Shaikh Tamim’s interview was simply self-serving and he missed a timely and important opportunity to extend an olive branch to the quartet. In the past, Shaikh Tamim and his cohorts have failed to address the 13 demands and, since June, have passed on every reasonable opportunity to address the real issue — ending the threat of terror, rooting out extremism, ending the support of those who help propagate extremist views, and stopping the invasive cancer of sedition.

Since June, Shaikh Tamim oversees a nation that is facing a liquidity shortfall, increasing food shortages, an erosion in international relations with a broad coalition of nations who genuinely act against extremists and terrorism, and a sharp decline in its gross domestic product. With Qatar now isolated to the point that it has cosied up even closer to Tehran, the quartet are focusing on the real issues at hand — rooting out terrorism and extremists — and until Doha is genuinely interested in addressing the 13 demands, that’s just fine.

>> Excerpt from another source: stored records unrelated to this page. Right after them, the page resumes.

File: config.mk
export PLATFORM = sky130hd
export DESIGN_NAME = flash_status_wp
export DESIGN_NICKNAME = d
export VERILOG_FILES = /design/src/verilog/flash_status_pkg.sv /design/src/verilog/flash_status_wp.sv
export VERILOG_INCLUDE_DIRS = /design/src /design/src/verilog
export SDC_FILE = /design/constraint.sdc
export NUM_CORES = 1
export LEC_CHECK = 0
export ABC_CLOCK_PERIOD_IN_PS = 3620
export CAP_MARGIN = 20
export CORE_MARGIN = 2
export CORE_UTILIZATION = 50
export DETAILED_ROUTE_END_ITERATION = 8
export DONT_BUFFER_PORTS = 1
export GPL_ROUTABILITY_DRIVEN = 1
export HOLD_SLACK_MARGIN = 0.15
export PLACE_DENSITY = 0.73
export SETUP_SLACK_MARGIN = 0.5
export SLEW_MARGIN = 20
export SYNTH_ARGS = -nofsm -noshare
export SYNTH_HDL_FRONTEND = slang
export SYNTH_SLANG_ARGS = --single-unit
File: constraint.sdc
create_clock -name clock_in -period 3.62 [get_ports clock_in]
set_input_delay 0 -clock clock_in [delete_from_list [all_inputs] [get_ports clock_in]]
set_output_delay 0 -clock clock_in [all_outputs]
set_load 0.005 [all_outputs]
File: src/verilog/flash_status_defines.svh
// Constants for the flash status and write-protect logic.
`ifndef FLASH_STATUS_DEFINES_SVH
`define FLASH_STATUS_DEFINES_SVH
// Command codes.
`define CMD_ARM 8'h06
`define CMD_DISARM 8'h04
`define CMD_RD_STAT 8'h05
`define CMD_WR_STAT 8'h01
`define CMD_PAGE 8'h02
`define CMD_SECT 8'h20
`define CMD_BLOCK 8'hd8
`define CMD_CHIP_A 8'hc7
`define CMD_CHIP_B 8'h60
`define CMD_SLEEP 8'hb9
`define CMD_WAKE 8'hab
// Status word bit positions.
`define ST_BUSY 0
`define ST_ARM 1
`define ST_BP_LO 2
`define ST_BP_HI 5
`define ST_LOCK 7
// Synchroniser lanes.
`define PIN_SCK 0
`define PIN_CS 1
`define PIN_SI 2
`define PIN_WP 3
`define PIN_W 4
// Byte counts and bit and byte indices of command sequences.
`define LEN_CMD 3'h1
`define LEN_STAT 3'h2
`define LEN_ADDR 3'h4
`define BIT_LAST 3'h7
`define BYTE_ADDR_LO 3'h3
// Protect field decode.
`define BLOCKS_ALL 4'h8
`define NB_0 4'h0
`define NB_1 4'h1
`define NB_2 4'h2
`define NB_4 4'h4
`define LIM_9 8'h7e
`define LIM_10 8'h7c
`define LIM_11 8'h78
`define LIM_12 8'h70
`define LIM_13 8'h60
`define LIM_14 8'h40
`define LIM_15 8'h80
`define LIM_0 8'h00
`endif

File: src/verilog/flash_status_pkg.sv
// Types shared by the flash status and write-protect logic.
package flash_status_pkg;
    // Kind of internal operation handed to the array engine.
    typedef enum logic [2:0] {
        OP_PAGE = 3'b000,
        OP_SECT = 3'b001,
        OP_BLOCK = 3'b010,
        OP_CHIP = 3'b011,
        OP_STAT = 3'b100
    } op_kind_t;
endpackage

File: src/verilog/flash_status_wp.sv
// Serial flash status word, write arming and array protection checks.
//
// Behaviour
// [RULE_01] Bit 0 busy; commands ignored while busy.
// [RULE_02] Bit 1 arm latch gates modifying commands.
// [RULE_03] Arm command sets the arm latch.
// [RULE_04] Disarm command clears the arm latch.
// [RULE_05] Successful operation completion clears arm latch.
// [RULE_06] Arm latch reads zero after reset.
// [RULE_07] Bits 5..2 protect field shield regions.
// [RULE_08] Chip wipe only with zero protect field.
// [RULE_09] Protect field starts all zeros.
// [RULE_10] Bit 6 reserved, always reads zero.
// [RULE_11] Bit 7 lock; clear means pin ignored.
// [RULE_12] Lock set and pin low rejects writes.
// [RULE_13] Modifying commands need whole-byte clock counts.
// [RULE_14] Host arms before every modifying command.
// [RULE_15] Power-down ignores all but wake command.
// [RULE_16] Top-bit-clear field protects upper blocks.
// [RULE_17] Top-bit-set field protects lower sectors.
// [RULE_18] Page write stays in page, 1-to-0.
// [RULE_19] Page write is code, address, data.
// [RULE_20] Wipes set addressed region to all ones.
// [RULE_21] First byte after select is command, MSB first.
// [RULE_22] Status read repeats until deselect.
// [RULE_23] Status write touches only protect and lock.
`timescale 1ns/10ps
`default_nettype none
`include "flash_status_defines.svh"
module flash_status_wp
    import flash_status_pkg::*;
(
    // Clock and reset.
    input wire logic clock_in,
    input wire logic rst_in,
    // Serial pins from the host.
    input wire logic sck_in,
    input wire logic cs_n_in,
    input wire logic si_in,
    input wire logic wp_n_in,
    // Serial output pin.
    output logic so_out,
    output logic so_oe_out,
    // Array engine side.
    output logic op_start_out,
    output op_kind_t op_kind_out,
    output logic [23:0] op_addr_out,
    input wire logic op_done_in,
    output logic data_valid_out,
    output logic [7:0] data_out,
    output logic [23:0] data_addr_out,
    // Live status word.
    output logic [7:0] status_out
);
    // Two-stage synchronisers plus one history stage for edges.
    logic [`PIN_W-1:0] meta_q;
    logic [`PIN_W-1:0] sync_q;
    logic [1:0] hist_q;
    // Serial receive state.
    logic [7:0] shift_q, shift_d;
    logic [2:0] bit_q, bit_d;
    logic [2:0] byte_q, byte_d;
    logic [7:0] cmd_q, cmd_d;
    logic [23:0] addr_q, addr_d;
    logic [7:0] col_q, col_d;
    logic [7:0] pend_q, pend_d;
    // Status fields.
    logic busy_q, busy_d;
    logic wel_q, wel_d;
    logic [3:0] bp_q, bp_d;
    logic lock_q, lock_d;
    logic sleep_q, sleep_d;
    // Output registers.
    logic so_q, so_d;
    logic oe_q, oe_d;
    logic start_q, start_d;
    op_kind_t kind_q, kind_d;
    logic [23:0] oaddr_q, oaddr_d;
    logic dv_q, dv_d;
    logic [7:0] db_q, db_d;
    logic [23:0] da_q, da_d;
    // Decoded helpers.
    logic sck_rise, sck_fall, cs_rise, sel;
    logic [7:0] stat_w;
    logic [7:0] sh_new;
    logic unlocked, page_ok;
    // Returns one when the given 4 kB sector is shielded by the field.
    function automatic logic prot_hit(input logic [6:0] sec,
                                      input logic [3:0] bp);
        logic [3:0] nb;
        logic [7:0] lim;
        case (bp[2:0])
            3'h0: nb = `NB_0;
            3'h1: nb = `NB_1;
            3'h2: nb = `NB_2;
            3'h3: nb = `NB_4;
            default: nb = `BLOCKS_ALL;
        endcase
        case (bp[2:0])
            3'h1: lim = `LIM_9;
            3'h2: lim = `LIM_10;
            3'h3: lim = `LIM_11;
            3'h4: lim = `LIM_12;
            3'h5: lim = `LIM_13;
            3'h6: lim = `LIM_14;
            3'h7: lim = `LIM_15;
            default: lim = `LIM_0;
        endcase
        if (bp[3]) begin
            // Low sectors from zero up to one below the limit are shielded.
            prot_hit = ({1'b0, sec} < lim); // [RULE_17]
        end else begin
            // The top nb blocks are shielded.
            prot_hit = (({1'b0, sec[6:4]} + nb) >= `BLOCKS_ALL); // [RULE_16]
        end
    endfunction
    // Pins cross into the clock domain; only stage two and the history stage are read.
    always_ff @(posedge clock_in) begin
        if (rst_in) begin
            meta_q <= 4'h2;
            sync_q <= 4'h2;
            hist_q <= 2'h2;
        end else begin
            meta_q <= {wp_n_in, si_in, cs_n_in, sck_in};
            sync_q <= meta_q;
            hist_q <= {sync_q[`PIN_CS], sync_q[`PIN_SCK]};
        end
    end
    // Edge detection works on the settled copies only.
    assign sel = ~sync_q[`PIN_CS];
    assign sck_rise = sel & sync_q[`PIN_SCK] & ~hist_q[0];
    assign sck_fall = sel & ~sync_q[`PIN_SCK] & hist_q[0];
    assign cs_rise = sync_q[`PIN_CS] & ~hist_q[1];
    assign sh_new = {shift_q[6:0], sync_q[`PIN_SI]};
    // Reserved bit is a constant zero.
    assign stat_w = {lock_q, 1'b0, bp_q, wel_q, busy_q}; // [RULE_10]
    // The pin only matters once the lock bit is set.
    assign unlocked = ~lock_q | sync_q[`PIN_WP]; // [RULE_11] [RULE_12]
    // Page writes and data strobes need arming, idle and no shield.
    assign page_ok = wel_q & ~busy_q & ~sleep_q
                     & ~prot_hit(addr_q[18:12], bp_q); // [RULE_02] [RULE_07]
    // Next-state logic for the serial engine and the status fields.
    always_comb begin
        shift_d = shift_q;
        bit_d = bit_q;
        byte_d = byte_q;
        cmd_d = cmd_q;
        addr_d = addr_q;
        col_d = col_q;
        pend_d = pend_q;
        busy_d = busy_q;
        wel_d = wel_q;
        bp_d = bp_q;
        lock_d = lock_q;
        sleep_d = sleep_q;
        so_d = so_q;
        oe_d = 1'b0;
        start_d = 1'b0;
        kind_d = kind_q;
        oaddr_d = oaddr_q;
        dv_d = 1'b0;
        db_d = db_q;
        da_d = da_q;
        if (!sel) begin
            // Deselect resets the serial framing.
            bit_d = 3'h0;
            byte_d = 3'h0;
        end else if (sck_rise) begin
            // Bits arrive on rising edges, most significant first.
            shift_d = sh_new; // [RULE_21]
            bit_d = bit_q + 3'h1;
            if (bit_q == `BIT_LAST) begin
                if (byte_q < `LEN_ADDR) begin
                    byte_d = byte_q + 3'h1;
                end
                if (byte_q == 3'h0) begin
                    cmd_d = sh_new; // [RULE_21]
                end else if (byte_q < `LEN_ADDR) begin
                    addr_d = {addr_q[15:0], sh_new}; // [RULE_19]
                    if (byte_q == `LEN_CMD) begin
                        pend_d = sh_new;
                    end
                    if (byte_q == `BYTE_ADDR_LO) begin
                        col_d = sh_new;
                    end
                end else if (cmd_q == `CMD_PAGE && page_ok) begin
                    // Column wraps so data never leaves the page.
                    dv_d = 1'b1; // [RULE_18]
                    db_d = sh_new;
                    da_d = {addr_q[23:8], col_q}; // [RULE_18]
                    col_d = col_q + 8'h01;
                end
            end
        end
        // Status bits go out on falling edges, repeating each byte.
        if (sel && !sleep_q && cmd_q == `CMD_RD_STAT && byte_q != 3'h0) begin
            oe_d = 1'b1; // [RULE_22]
            if (sck_fall) begin
                so_d = stat_w[3'h7 - bit_q]; // [RULE_22]
            end
        end else begin
            so_d = 1'b0;
        end
        // Commands take effect when select is released.
        if (cs_rise) begin
            if (sleep_q) begin
                // Only the wake command is heard while asleep.
                if (cmd_q == `CMD_WAKE && byte_q != 3'h0) begin
                    sleep_d = 1'b0; // [RULE_15]
                end
            end else if (!busy_q && bit_q == 3'h0) begin // [RULE_01] [RULE_13]
                case (cmd_q)
                    `CMD_ARM, `CMD_DISARM: begin
                        // One whole byte only; the code itself picks set or clear.
                        if (byte_q == `LEN_CMD) begin
                            wel_d = (cmd_q == `CMD_ARM); // [RULE_03] [RULE_04]
                        end
                    end
                    `CMD_SLEEP: begin
                        if (byte_q == `LEN_CMD) begin
                            sleep_d = 1'b1;
                        end
                    end
                    `CMD_WR_STAT: begin
                        if (byte_q >= `LEN_STAT && wel_q && unlocked) begin // [RULE_12]
                            start_d = 1'b1;
                            kind_d = OP_STAT;
                            oaddr_d = {16'h0000, pend_q}; // [RULE_23]
                        end
                    end
                    `CMD_PAGE: begin
                        if (byte_q >= `LEN_ADDR && page_ok) begin // [RULE_18]
                            start_d = 1'b1;
                            kind_d = OP_PAGE;
                            oaddr_d = addr_q;
                        end
                    end
                    `CMD_SECT: begin
                        if (byte_q >= `LEN_ADDR && page_ok) begin // [RULE_20]
                            start_d = 1'b1;
                            kind_d = OP_SECT;
                            oaddr_d = addr_q;
                        end
                    end
                    `CMD_BLOCK: begin
                        // The block's lowest sector decides in both decode modes.
                        if (byte_q >= `LEN_ADDR && wel_q
                            && !prot_hit({addr_q[18:16], 4'h0}, bp_q)) begin // [RULE_07]
                            start_d = 1'b1;
                            kind_d = OP_BLOCK;
                            oaddr_d = addr_q;
                        end
                    end
                    `CMD_CHIP_A, `CMD_CHIP_B: begin
                        if (byte_q == `LEN_CMD && wel_q && bp_q == 4'h0) begin // [RULE_08]
                            start_d = 1'b1;
                            kind_d = OP_CHIP; // [RULE_20]
                            oaddr_d = 24'h000000;
                        end
                    end
                    default: begin
                        // Reads and unknown codes change no state here.
                    end
                endcase
            end
        end
        // The busy flag covers the whole internal cycle.
        if (start_d) begin
            busy_d = 1'b1; // [RULE_01]
        end else if (busy_q && op_done_in) begin
            busy_d = 1'b0;
            wel_d = 1'b0; // [RULE_05]
            if (kind_q == OP_STAT) begin
                // Only field and lock change, from the value held since start,
                // so frames ignored while busy cannot alter what is written.
                bp_d = oaddr_q[`ST_BP_HI:`ST_BP_LO]; // [RULE_23]
                lock_d = oaddr_q[`ST_LOCK]; // [RULE_23]
            end
        end
    end
    // Register stage; the protect field resets to its shipped zeros.
    always_ff @(posedge clock_in) begin
        if (rst_in) begin
            shift_q <= 8'h00;
            bit_q <= 3'h0;
            byte_q <= 3'h0;
            cmd_q <= 8'h00;
            addr_q <= 24'h000000;
            col_q <= 8'h00;
            pend_q <= 8'h00;
            busy_q <= 1'b0;
            wel_q <= 1'b0; // [RULE_06]
            bp_q <= 4'h0; // [RULE_09]
            lock_q <= 1'b0; // [RULE_11]
            sleep_q <= 1'b0;
            so_q <= 1'b0;
            oe_q <= 1'b0;
            start_q <= 1'b0;
            kind_q <= OP_PAGE;
            oaddr_q <= 24'h000000;
            dv_q <= 1'b0;
            db_q <= 8'h00;
            da_q <= 24'h000000;
        end else begin
            shift_q <= shift_d;
            bit_q <= bit_d;
            byte_q <= byte_d;
            cmd_q <= cmd_d;
            addr_q <= addr_d;
            col_q <= col_d;
            pend_q <= pend_d;
            busy_q <= busy_d;
            wel_q <= wel_d;
            bp_q <= bp_d;
            lock_q <= lock_d;
            sleep_q <= sleep_d;
            so_q <= so_d;
            oe_q <= oe_d;
            start_q <= start_d;
            kind_q <= kind_d;
            oaddr_q <= oaddr_d;
            dv_q <= dv_d;
            db_q <= db_d;
            da_q <= da_d;
        end
    end
    // Outputs come straight from registers.
    assign so_out = so_q;
    assign so_oe_out = oe_q;
    assign op_start_out = start_q;
    assign op_kind_out = kind_q;
    assign op_addr_out = oaddr_q;
    assign data_valid_out = dv_q;
    assign data_out = db_q;
    assign data_addr_out = da_q;
    assign status_out = stat_w;
endmodule
`default_nettype wire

If and when Shaikh Tamim is ready to address the issues — and he showed on 60 Minutes he’s not — the quartet are there to talk. But the 13 demands are non-negotiable and indivisible.

Qatar’s ruler has made it clear all of the demands are redline issues for him, from refusing to deal with the vitriol and seditious propaganda aired on Al Jazeera, to failing to acknowledge the dangers posed by Iran’s meddling from Yemen to Lebanon, Iran and Syria and its destabilisation in the Gulf. His actions and lack of words have cast a long shadow over the GCC and the upcoming summit in Kuwait — and more the pity.